I work in a large hospital on a medicine floor. On a good shift I will have 10 patients. On a bad shift, I have the whole floor which is 30 patients. Usually I have half the floor which is 15. There is no way to adequately care for 15 pts. I often find myself rushing and cutting corners, which I despise! My floor has a lot of 1:1's, and the float pool is rarely sent to my unit. Staffing seems to be an ongoing issue. Luckily I have awesome nurses which help out a lot.

What I don't quite understand is how the hospital says they have no money for CNA's, yet they are constantly doing reconstruction on the hospital (which it doesn't "need.") I'd prefer to have staff rather than new elevators, floors, units, playgrounds, ponds, etc. The patient is suppose to be number one. I'm sure it's more important to take care of them correctly and efficiently, than to have a fancy lobby and marble walls. What good is all that if inside the rooms you have pts sitting in feces for hours because I am the only one on the floor?

Sorry for the rant :arghh:

Specializes in Critical Care.

I work 7-3 when I'm on the floor, a good day is 9 patients. Vitals Q4, BS (ACHS or Q6), Meals, Baths and normal calls. When I'm in the ICUs 7A-7P I'll have 14 pts, and in the ER (30 beds) 7A-7P Splints, Labs, Ekgs, BS, codes and whoever gets to the patient first for needs haha.

I work on a busy pediatric ortho/trauma (with med-surg thrown in) with 24 beds. Usually there are 2 of us - 1 takes A side, the other takes B side, which means 12 patients each. Most days we have several discharges and admissions (height/weight and VS) to work into our schedule. Q4 vitals, I&Os, FSBGs, linen changes, showers (although a lot of times the parents will do this), rounding, and the usual call bell stuff. Never a dull moment!

How do you stay busy for 8 hours when you only have two patients? Vitals on 2 patients only takes 5 minutes?

We find ways. Sometimes we sit with our intermediate patients, do activities and such. We have a bath schedule for our swing bed-intermediates so that takes up a large portion of the morning. We don't do vitals on those patients every day. We help in the ER if necessary. We make up empty beds, clean out rooms when patients are discharged, take out trash and laundry, pass ice and snacks, answer call lights, clean the break room, take equipment to central supply/sterilizing, do admits, hang up patients' laundry, and such. There is always something we can do. I go on search of things, even if it is straightening up a patient's room.

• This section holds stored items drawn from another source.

File: src/rtl/iob2axil.sv
// IOb slave to AXI4-Lite master bridge.
// One outstanding transaction at a time; writes issue AW and W together,
// reads issue AR and return the R data as a one-cycle iob_rvalid_o pulse.
module iob2axil #(
    parameter int ADDR_W = 32,
    parameter int DATA_W = 32
) (
    input  logic                  clk_i,
    input  logic                  arst_i,
    input  logic                  cke_i,

    input  logic                  iob_avalid_i,
    input  logic [ADDR_W-1:0]     iob_addr_i,
    input  logic [DATA_W-1:0]     iob_wdata_i,
    input  logic [DATA_W/8-1:0]   iob_wstrb_i,
    output logic                  iob_rvalid_o,
    output logic [DATA_W-1:0]     iob_rdata_o,
    output logic                  iob_ready_o,

    output logic [ADDR_W-1:0]     axil_awaddr_o,
    output logic [2:0]            axil_awprot_o,
    output logic                  axil_awvalid_o,
    input  logic                  axil_awready_i,

    output logic [DATA_W-1:0]     axil_wdata_o,
    output logic [DATA_W/8-1:0]   axil_wstrb_o,
    output logic                  axil_wvalid_o,
    input  logic                  axil_wready_i,

    input  logic [1:0]            axil_bresp_i,
    input  logic                  axil_bvalid_i,
    output logic                  axil_bready_o,

    output logic [ADDR_W-1:0]     axil_araddr_o,
    output logic [2:0]            axil_arprot_o,
    output logic                  axil_arvalid_o,
    input  logic                  axil_arready_i,

    input  logic [DATA_W-1:0]     axil_rdata_i,
    input  logic [1:0]            axil_rresp_i,
    input  logic                  axil_rvalid_i,
    output logic                  axil_rready_o,

    output logic                  err_o
);

    typedef enum logic [2:0] {
        IDLE,
        WR_REQ,
        WR_RESP,
        RD_REQ,
        RD_DATA
    } state_t;

    state_t                state;
    logic [ADDR_W-1:0]     addr_q;
    logic [DATA_W-1:0]     wdata_q;
    logic [DATA_W/8-1:0]   wstrb_q;
    logic                  aw_done;
    logic                  w_done;
    logic                  aw_hs;
    logic                  w_hs;

    // Address, data and strobes come straight from the request registers,
    // so they stay stable for as long as any valid is high.
    assign axil_awaddr_o = addr_q;
    assign axil_araddr_o = addr_q;
    assign axil_wdata_o  = wdata_q;
    assign axil_wstrb_o  = wstrb_q;
    assign axil_awprot_o = 3'b000;
    assign axil_arprot_o = 3'b000;

    assign aw_hs = axil_awvalid_o && axil_awready_i;
    assign w_hs  = axil_wvalid_o && axil_wready_i;

    // Transaction FSM with all handshake outputs registered.
    always_ff @(posedge clk_i or negedge arst_i) begin
        if (!arst_i) begin
            state          <= IDLE;
            addr_q         <= '0;
            wdata_q        <= '0;
            wstrb_q        <= '0;
            aw_done        <= 1'b0;
            w_done         <= 1'b0;
            iob_ready_o    <= 1'b1;
            iob_rvalid_o   <= 1'b0;
            iob_rdata_o    <= '0;
            axil_awvalid_o <= 1'b0;
            axil_wvalid_o  <= 1'b0;
            axil_bready_o  <= 1'b0;
            axil_arvalid_o <= 1'b0;
            axil_rready_o  <= 1'b0;
            err_o          <= 1'b0;
        end else if (cke_i) begin
            iob_rvalid_o <= 1'b0;
            err_o        <= 1'b0;
            case (state)
                IDLE: begin
                    if (iob_avalid_i) begin
                        addr_q      <= iob_addr_i;
                        wdata_q     <= iob_wdata_i;
                        wstrb_q     <= iob_wstrb_i;
                        iob_ready_o <= 1'b0;
                        aw_done     <= 1'b0;
                        w_done      <= 1'b0;
                        if (iob_wstrb_i != '0) begin
                            state          <= WR_REQ;
                            axil_awvalid_o <= 1'b1;
                            axil_wvalid_o  <= 1'b1;
                        end else begin
                            state          <= RD_REQ;
                            axil_arvalid_o <= 1'b1;
                        end
                    end
                end
                WR_REQ: begin
                    // AW and W complete independently, in either order or together.
                    if (aw_hs) begin
                        axil_awvalid_o <= 1'b0;
                        aw_done        <= 1'b1;
                    end
                    if (w_hs) begin
                        axil_wvalid_o <= 1'b0;
                        w_done        <= 1'b1;
                    end
                    if ((aw_done || aw_hs) && (w_done || w_hs)) begin
                        state         <= WR_RESP;
                        axil_bready_o <= 1'b1;
                    end
                end
                WR_RESP: begin
                    if (axil_bvalid_i) begin
                        state         <= IDLE;
                        axil_bready_o <= 1'b0;
                        iob_ready_o   <= 1'b1;
                        aw_done       <= 1'b0;
                        w_done        <= 1'b0;
                        err_o         <= (axil_bresp_i != 2'b00);
                    end
                end
                RD_REQ: begin
                    if (axil_arready_i) begin
                        state          <= RD_DATA;
                        axil_arvalid_o <= 1'b0;
                        axil_rready_o  <= 1'b1;
                    end
                end
                RD_DATA: begin
                    if (axil_rvalid_i) begin
                        state         <= IDLE;
                        axil_rready_o <= 1'b0;
                        iob_rdata_o   <= axil_rdata_i;
                        iob_rvalid_o  <= 1'b1;
                        iob_ready_o   <= 1'b1;
                        err_o         <= (axil_rresp_i != 2'b00);
                    end
                end
                default: begin
                    state <= IDLE;
                end
            endcase
        end
    end

endmodule

File: config.mk
export PLATFORM = sky130hd
export DESIGN_NAME = iob2axil
export DESIGN_NICKNAME = d
export VERILOG_FILES = /design/src/rtl/iob2axil.sv
export SDC_FILE = /design/constraint.sdc
export NUM_CORES = 1
export LEC_CHECK = 0
export ABC_AREA = 0
export BUFFER_PORTS_ARGS = -buffer_cell sky130_fd_sc_hd__buf_2
export CAP_MARGIN = 20
export CELL_PAD_IN_SITES_DETAIL_PLACEMENT = 1
export CELL_PAD_IN_SITES_GLOBAL_PLACEMENT = 1
export CORE_ASPECT_RATIO = 0.8
export CORE_MARGIN = 2
export CORE_UTILIZATION = 37
export CTS_CLUSTER_SIZE = 10
export DETAILED_ROUTE_END_ITERATION = 16
export GPL_ROUTABILITY_DRIVEN = 0
export PLACE_DENSITY = 0.82
export SETUP_SLACK_MARGIN = 0.3
export SKIP_CTS_REPAIR_TIMING = 1
export SLEW_MARGIN = 10
export SYNTH_ARGS = -nofsm -noshare
export SYNTH_HDL_FRONTEND = slang
export SYNTH_SLANG_ARGS = --single-unit
File: constraint.sdc
create_clock -name clk_i -period 4.35 [get_ports clk_i]
set_input_delay 0 -clock clk_i [delete_from_list [all_inputs] [get_ports clk_i]]
set_output_delay 0 -clock clk_i [all_outputs]
set_load 0.02 [all_outputs]
# --- Word level (Yosys, flattened, before mapping) ---
# Index checks and enable logic that the tools add are counted.
word_totals:
  out_inout_bits: 146
  in_bits: 113
  ff_bits: 113
  word_cells: 90
classes:
  n_eq_ne: 13
  n_mux: 36
  n_reduce_logical: 26
op_table:
  columns: ["op", "count"]
  rows:
  - ["5-bit AND reduction", 6]
  - ["1-bit 2-to-1 mux", 20]
  - ["2-bit inequality test, second input constant", 9]
  - ["3-bit 2-to-1 mux", 5]
  - ["3-bit one-hot mux with 5 select lines", 1]
  - ["1-bit one-hot mux with 2 select lines", 6]
  - ["2-bit nonzero test", 6]
  - ["1-bit one-hot mux with 3 select lines", 3]
  - ["4-bit AND reduction", 2]
  - ["3-bit by 2-bit equality test with 1-bit output, second input constant", 2]
  - ["3-bit AND reduction", 2]
  - ["6-bit AND reduction", 1]
  - ["3-bit nonzero test", 2]
  - ["4-bit nonzero test", 1]
  - ["3-bit by 1-bit equality test with 1-bit output, second input constant", 1]
  - ["3-bit equality test, second input constant", 1]
  - ["1-bit logical AND", 3]
  - ["3-bit logical NOT", 1]
  - ["1-bit logical OR", 2]
  - ["2-bit 2-to-1 mux", 1]

# --- Logic depth before layout (Yosys ltp) ---
# Gate-level depths: netlist of the first run.
depth:
  word_depth: 5
  ltp_mapped: 4
  mapped_depth_nobuf: 3

# --- Worst setup path after synthesis of the first run ---
# No wires, ideal clock.
synth_timing:
  path_kind: "register -> register"
  start: "register state[2]"
  end: "register addr_q[10] (netlist: axil_araddr_o[10])"
  period_less_slack_ns: 1.389
  t_required_ns: 4.222
  t_arrival_ns: 1.261
  path_stages_with_launch: 5
  path_slack_ns: 2.961
  cell_sequence: "dfrtp_1 > and2b_1 > nand3_2 > buf_2 > mux2_1"
synth_between:
  elab_chain_len: 2
synth_rtl:
  columns: ["element", "line_no", "text"]
  rows:
  - ["start: declaration", "55", "state_t state;"]
  - ["start signal: assignment", "79", "state <= IDLE;"]
  - ["start signal: assignment", "107", "state <= WR_REQ;"]
  - ["start signal: assignment", "111", "state <= RD_REQ;"]
  - ["3-bit logical NOT", "97", "case (state)"]
  - ["3-bit AND reduction (no source line)", null, null]
  - ["end signal: assignment", "100", "addr_q <= iob_addr_i;"]
  - ["end: declaration", "56", "logic [ADDR_W-1:0] addr_q;"]
# No other way between the ends.
# A chain may end at the register's enable or synchronous reset.

# --- Worst setup path in the final report of the first run ---
layout_timing:
  start: "register state[1]"
  end: "register err_o"
layout_between:
  elab_chain_len: 2
  word_cells_on_any_way: 3
  cone_classes: "2 x eq/ne; 1 x mux"
layout_rtl:
  columns: ["element", "line_no", "text"]
  rows:
  - ["3-bit equality test / 3-bit by 2-bit equality test with 1-bit output (equally long branches)", "97", null]
  - ["1-bit one-hot mux with 2 select lines (*)", "97", null]
  - ["end signal: assignment", "138", "err_o <= (axil_bresp_i != 2'b00);"]
  - ["end signal: assignment", "155", "err_o <= (axil_rresp_i != 2'b00);"]
  - ["end: declaration", "44", "output logic err_o"]
# Mark *: on every way between the ends. The rest lies on a longest branch, timed or not.

==> impl_metrics.csv, run 1 <==
group,metric,value,unit
setup_path,crit_chain,"nor2_4 -> o2111ai_1 -> dlygate4sd3_1 -> a31oi_1 -> dlygate4sd3_1",
final_layout,utilization,61.3,%
sta,worst_hold_slack,-0.00219,ns
global_route,grt_pass1_vias,3780,
setup_path,reg2reg_depth,5,
synth,synth_area_leaders,"dfrtp_1, mux2_1, mux2_2",
cts,htree_levels,4,
floorplanning,die_x,130,µm
setup_path,arrival,2.67,ns
final_layout,drive_gt1_share,48.6,%
placed_design,post_dp_cell_area,0.00586,mm²
final_layout,mostFrequentLayoutCells,"buf_2, dfrtp_1, dlygate4sd3_1, mux2_1, mux2_2",
setup_path,crit_type,"reg2reg",
final_layout,layout.nets,766,
cts,cts-root-buf,"clkbuf_16",
sta,fin_crit,2.34,ns
power_and_ir_drop,power_switching,2.13,mW
placed_design,dp_hpwl,9400,µm
power_and_ir_drop,power.static_leakage,3.86,nW
power_and_ir_drop,p_per_area,713,mW/mm²
sta,max_freq,428,MHz
sta,post-route-period-util,53.8,%
synth,synth_warnings,0,
setup_path,cpMaxStageDelayCell,"dlygate4sd3_1",
floorplanning,core,0.0123,mm²
synth,synth_top_area_share,59.5,%
setup_path,cp_data_required_time,4.68,ns
setup_path,crit_path_start_kind,"flip-flop",
job,drv_cap,0,
global_route,grt_overflow,0,
cts,cts_buffers,17,
final_layout,areaGrowthSynthToFinish,60.1,%
synth,synth_fa_ha_area_share,0,%
synth,ys_ff_latch,113,
min_path,min_path_type,"in2reg",
sta,tightestPinTransition,0.891,ns
run_status,violations,"hold timing",
synth,synthSimpleGateAreaFrac,3.24,%
cts,clk_path_buf_depth,2,
setup_path,r2r_start,"state[1]$_DFFE_PN0P_",
cts,clkSinkCount,113,
setup_path,critical-path-max-stage-delay,0.59,ns
routing,ant_nets,0,
cts,clkTransAtPathRegs,0.05,ns
power_and_ir_drop,p_clk_share,25.6,%
sta,worst_slack,2.01,ns
synth,synth_top_family_by_area,"multiplexers",
global_route,grt_max_degree,73,
setup_path,r2r_slack,2.01,ns
run_status,status,"finished, violations left",
routing,first_iter_violations,88,
floorplanning,initial_core_util,38.3,%
power_and_ir_drop,seq_power_share,34.3,%
min_path,min_to,"state[0]$_DFFE_PN0P_",
setup_path,end_kind,"flip-flop",
global_route,grt_pass1_wl,19400,µm
sta,maxSlewViolCount,0,
routing,vias_per_cell,4.62,
global_route,antenna_found_initial,1,
synth,avgSynthCellArea,14.7,µm²
synth,syn_inst,321,
final_layout,fin_area,0.00754,mm²
placed_design,io_buffers,252,
power_and_ir_drop,power_frac_comb,40.2,%
floorplanning,rows,36,
setup_path,cpLargestDelayFamily,"buffers and inverters",
routing,post-route-drc-count,0,
routing,vias,3866,
setup_path,cpMostUsedCell,"dlygate4sd3_1",
synth,synth_compound_area_share,4.14,%
sta,setup_viol,0,
cts,cts_tree,"done",
setup_path,critPathMaxFanout,14,
min_path,hp-start,"axil_arready_i",
power_and_ir_drop,switching_share,39.6,%
power_and_ir_drop,peakVddDrop,0.332,mV
routing,firstDrtPassIters,4,
final_layout,final_common_cell,"buf_2",
floorplanning,io_pins,259,
setup_path,reg2reg_to,"err_o$_DFFE_PN0P_",
routing,wire_per_inst,19.1,µm
placed_design,post-place-ws,1.77,ns
setup_path,critPathBufInv,2,
synth,synth_mux_area_share,24.1,%
floorplanning,die_h,105,µm
final_layout,fillers,1280,
sta,clock_skew,0.0104,ns
sta,rsz0062_at_grt,"false",
synth,syn_area,0.00471,mm²
cts,insertion_delay,0.40,ns
power_and_ir_drop,p_int,3.25,mW
synth,synth_xor_area_share,0.186,%
min_path,hold_depth,4,
floorplanning,die_area,0.0137,mm²
sta,relSlewSlack,40.1,%
routing,wl,16000,µm
synth,yosysSeqAreaShare,60.1,%
sta,hold_viol,2,
synth,ys_types,41,
synth,yosys.area.top_type,"dfrtp_1",
global_route,grt_usage,18.4,%
sta,fin_tns_setup,0,ns
==> worst max-delay path by stage <==
| stage | slack (ns) | endpoint | startpoint | cells after the start |
|---|---|---|---|---|
| floorplan | 2.96 | axil_araddr_o[10]$_DFFE_PN0P_ | state[2]$_DFFE_PN0P_ | 4 |
| global placement | 1.90 | axil_araddr_o[25]$_DFFE_PN0P_ | state[2]$_DFFE_PN0P_ | 3 |
| detailed placement | 1.77 | axil_wdata_o[13]$_DFFE_PN0P_ | state[2]$_DFFE_PN0P_ | 3 |
| CTS | 1.78 | axil_wdata_o[13]$_DFFE_PN0P_ | state[2]$_DFFE_PN0P_ | 3 |
| global route | 1.90 | err_o$_DFFE_PN0P_ | state[1]$_DFFE_PN0P_ | 5 |
| finish | 2.01 | err_o$_DFFE_PN0P_ | state[1]$_DFFE_PN0P_ | 5 |
==> power groups by stage <==
stage / clock network (mW) / logic (mW) / registers, mW
3_3_place_gp: 0 / 2.00 / 1.79
2_1_floorplan: 0 / 0.925 / 2.31
3_5_place_dp: 0 / 2.06 / 1.83
5_1_grt: 1.45 / 2.30 / 1.90
6_report: 1.38 / 2.16 / 1.84
4_1_cts: 1.39 / 2.06 / 1.82
==> layer usage <==
| layer | global-route usage, % | up-vias | share of wire, % |
|---|---|---|---|
| met1 | 20.1 | 1903 | 36 |
| met2 | 31.9 | 175 | 55 |
| met3 | 7.12 | 30 | 7.1 |
| li1 | - | 1758 | - |
| met5 | 0 | - | 0 |
| met4 | 7.60 | 0 | 2.2 |
==> stage by stage <==
step / power, mW / hold slack (ns) / instances
3_5_place_dp: 3.88 / 0.0949 / 698
4_1_cts: 5.27 / -0.332 / 729
6_report: 5.38 / -0.00219 / 837
3_3_place_gp: 3.78 / 0.0785 / 698
2_1_floorplan: 3.24 / -0.296 / 326
5_1_grt: 5.65 / 0.00846 / 837
==> tightest hold or removal path: cells and delay by family <==
family,cells,cell delay (ns)
AOI/OAI and AO/OA,2,0.16
and+or+nand+nor,1,0.06
buffers and inverters,1,0.11
==> layout make-up <==
| cell class | instances | area, µm² | area share [%] |
|---|---|---|---|
| clock buffer | 26 | 509 | 6.75 |
| multi-input combinational | 154 | 1520 | 20.2 |
| sequential | 113 | 2830 | 37.5 |
| timing repair buffer | 360 | 2360 | 31.3 |
| tap | 171 | 214 | 2.84 |
| inverter | 7 | 26.3 | 0.348 |
| clock inverter | 5 | 75.1 | 0.996 |
| antenna | 1 | 2.50 | 0.0332 |
==> cell usage after synthesis, drive strengths merged <==
library cell,number
o2bb2ai,2
and3b,1
a311oi,1
a31oi,1
o21ai,1
o211ai,1
o22ai,1
nor2,3
o21a,1
conb,1
a311o,1
nand2b,4
o21ba,1
dfstp,1
a41oi,1
nor3b,2
a21o,1
nand2,3
nand4,1
and2b,1
o31ai,2
o2111ai,3
dfrtp,112
o221ai,1
mux2,101
a32o,1
nand3,3
o221a,1
inv,7
a21oi,4
o41ai,1
xor2,1
buf,52
nor3,1
nor4b,1
nor4,1
==> cells by family after synthesis <==
kind of cell,after synthesis
flops,113
mux,101
xor+xnor,1
simple gates,21
buf+inv,59
compound gates,25
other cells,1
==> state kept, by name, indices dropped and copies added (netlist names) <==
name,cells
axil_wdata_o,32
iob_rvalid_o,1
axil_wvalid_o,1
err_o,1
aw_done,1
w_done,1
axil_awvalid_o,1
axil_araddr_o,32
iob_ready_o,1
iob_rdata_o,32
axil_wstrb_o,4
axil_bready_o,1
axil_arvalid_o,1
axil_rready_o,1
state,3
(Power assumes the default switching activity.)
==> run 2, diff against run 1 <==
--- a/config.mk
+++ b/config.mk
@@ -12,11 +12,11 @@
 export CELL_PAD_IN_SITES_GLOBAL_PLACEMENT = 1
 export CORE_ASPECT_RATIO = 0.8
 export CORE_MARGIN = 2
-export CORE_UTILIZATION = 37
+export CORE_UTILIZATION = 31
 export CTS_CLUSTER_SIZE = 10
 export DETAILED_ROUTE_END_ITERATION = 16
 export GPL_ROUTABILITY_DRIVEN = 0
-export PLACE_DENSITY = 0.82
+export PLACE_DENSITY = 0.73
 export SETUP_SLACK_MARGIN = 0.3
 export SKIP_CTS_REPAIR_TIMING = 1
 export SLEW_MARGIN = 10
==> constraint.sdc (replaced) <==
create_clock -name clk_i -period 2.1 [get_ports clk_i]
set_input_delay 0 -clock clk_i [delete_from_list [all_inputs] [get_ports clk_i]]
set_output_delay 0 -clock clk_i [all_outputs]
set_load 0.02 [all_outputs]
==> run 2 against run 1 <==
Net effect:
- the flow still finishes with violations (hold timing)
- total power grew 100%
- hold slack lost 0.0016 ns
- sequential share of layout area shrank 0.51 points
- core utilization shrank 10 points
- critical path type unchanged
- highest routed layer unchanged
==> impl_metrics.csv, run 2 (synthesis results as in run 1) <==
group,metric,value,unit
run_status,status,"finished, violations left",
run_status,violations,"hold timing",
global_route,grt_overflow,0,
power_and_ir_drop,p_per_area,1430,mW/mm²
setup_path,cpLargestDelayFamily,"simple AND/OR/NAND/NOR gates",
routing,vias_per_cell,4.50,
cts,cts_tree,"done",
routing,wl,15400,µm
setup_path,crit_type,"reg2reg",
power_and_ir_drop,peakVddDrop,0.653,mV
setup_path,crit_path_start_kind,"flip-flop",
sta,max_freq,613,MHz
sta,rsz0062_at_grt,"false",
cts,htree_levels,4,
final_layout,fillers,1576,
min_path,min_path_type,"in2reg",
routing,vias,3890,
sta,hold_viol,1,
floorplanning,die_area,0.0162,mm²
routing,first_iter_violations,122,
global_route,met1_usage,17.8,%
cts,clk_path_buf_depth,2,
global_route,grt_usage,15.4,%
final_layout,final_common_cell,"buf_2",
setup_path,critPathMaxFanout,13,
global_route,grt_use_met3,5.73,%
floorplanning,core,0.0149,mm²
routing,post-route-drc-count,0,
sta,fin_crit,1.63,ns
global_route,grt_pass1_wl,19100,µm
final_layout,stdcell_count,864,
placed_design,io_buffers,252,
global_route,antenna_found_initial,1,
setup_path,critPathLaunch,"state[1]$_DFFE_PN0P_",
power_and_ir_drop,power.static_leakage,3.91,nW
setup_path,end_kind,"flip-flop",
min_path,hp-start,"axil_rresp_i[0]",
global_route,met2_usage,25.9,%
final_layout,mostFrequentLayoutCells,"buf_2, dfrtp_1, dlygate4sd3_1, mux2_1, mux2_2",
cts,clkSinkCount,113,
cts,cts_buffers,17,
sta,maxSlewViolCount,0,
job,drv_cap,0,
floorplanning,rows,40,
setup_path,crit_chain,"buf_4 -> nor3b_2 -> nor4b_1 -> a311o_1",
setup_path,critical-path-max-stage-delay,0.46,ns
setup_path,cpMaxStageDelayCell,"nor4b_1",
floorplanning,io_pins,259,
floorplanning,die_x,142,µm
placed_design,dp_cells,723,
final_layout,drive_gt1_share,49.3,%
floorplanning,initial_core_util,31.6,%
sta,clock_skew,0.00630,ns
setup_path,arrival,1.96,ns
sta,worst_hold_slack,-0.00376,ns
sta,relSlewSlack,61.7,%
cts,cts-root-buf,"clkbuf_16",
final_layout,layout.nets,777,
cts,insertion_delay,0.41,ns
final_layout,areaGrowthSynthToFinish,62.3,%
sta,fin_tns_setup,0,ns
sta,setup_viol,0,
global_route,grt_max_degree,55,
routing,wire_per_inst,17.9,µm
placed_design,dp_hpwl,9370,µm
setup_path,cp_data_required_time,2.43,ns
sta,tightestPinTransition,0.575,ns
setup_path,critPathBufInv,1,
global_route,grt_pass1_vias,3634,
routing,firstDrtPassIters,4,
cts,clkTransAtPathRegs,0.05,ns
global_route,busiest_layer,"met2",
sta,post-route-period-util,77.7,%
floorplanning,die_h,114,µm
setup_path,r2r_start,"state[1]$_DFFE_PN0P_",
routing,ant_nets,0,
## run 2: cell count changes in the layout (fill, tap and decap cells not counted), sizes merged
| cell | delta |
|---|---|
| buf | +7 |
| bufinv | -1 |
| clkbuf | -4 |
| clkinv | +3 |
| dlygate4sd3 | +3 |
| nand4 | +1 |
## run 2: power breakdown
group	internal [mW]	switching [mW]	total [mW]
Combinational	1.76	2.83	4.59
Sequential	3.13	0.606	3.73
Clock	1.71	0.928	2.64
## run 2: routing by layer
layer | part of all wire, % | routed length (µm) | vias to the layer above
met5 | 0 | 0 | -
met2 | 55 | 8460 | 162
li1 | - | - | 1780
met1 | 37 | 5770 | 1929
met3 | 6.4 | 988 | 19
met4 | 1.5 | 224 | 0
## run 2: final cells by class
type                       count  area (µm²)  area share [%]
multi-input combinational    155        1550            20.2
clock buffer                  22         484            6.33
sequential                   113        2830            37.0
inverter                       7        26.3           0.344
clock inverter                 7        60.1           0.786
timing repair buffer         370        2460            32.2
antenna                        1        2.50          0.0327
tap                          189         236            3.09
## run 2: final timing paths
| check | to | slack [ns] | depth (start not counted) |
|---|---|---|---|
| min reg2reg | axil_wdata_o[0]$_DFFE_PN0P_ | 0.48 | 1 |
| max in group asynchronous | iob_ready_o$_DFFE_PN1P_ | 1.22 | 3 |
| min in group asynchronous | axil_wdata_o[10]$_DFFE_PN0P_ | 0.14 | 2 |
| max | state[1]$_DFFE_PN0P_ | 0.47 | 4 |
| min | err_o$_DFFE_PN0P_ | -0.004 | 3 |
| max reg2reg | state[1]$_DFFE_PN0P_ | 0.47 | 4 |
## run 2: worst reg2reg max path: cells and delay by family, from the launching register on
family / cells / cell delay [ns]
AO/OA/AOI/OAI: 1 / 0.21
AND/OR/NAND/NOR: 2 / 0.76
flip-flops: 1 / 0.40
buffers and inverters: 1 / 0.20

I wish I had a patient load like yours! I am a CNA on the med/oncology floor and on a good night I have 10-12 patients. On a bad night it can be anywhere from 12-20. Day shift gets three techs at 24 patients, but on nights we only get two techs (if my part time coworker is on schedule, if not, i'm on my own) no matter how many patients we have. After my 12 hour shift of q4 vitals, daily wts, total care patients, constant call lights, q2 safety checks, behavior health patients, and absolutely NO help from the nurses whatsoever... I don't even want to think about the hospital anymore! I've floated to other floors (I have to go most of the time since i'm the only CNA) and the nurses pretty much treat us the same way .. the refuse to answer call lights, get blankets, water, etc because "that's a tech's job". It infuriates me, but that's what I deal with until I finish nursing school!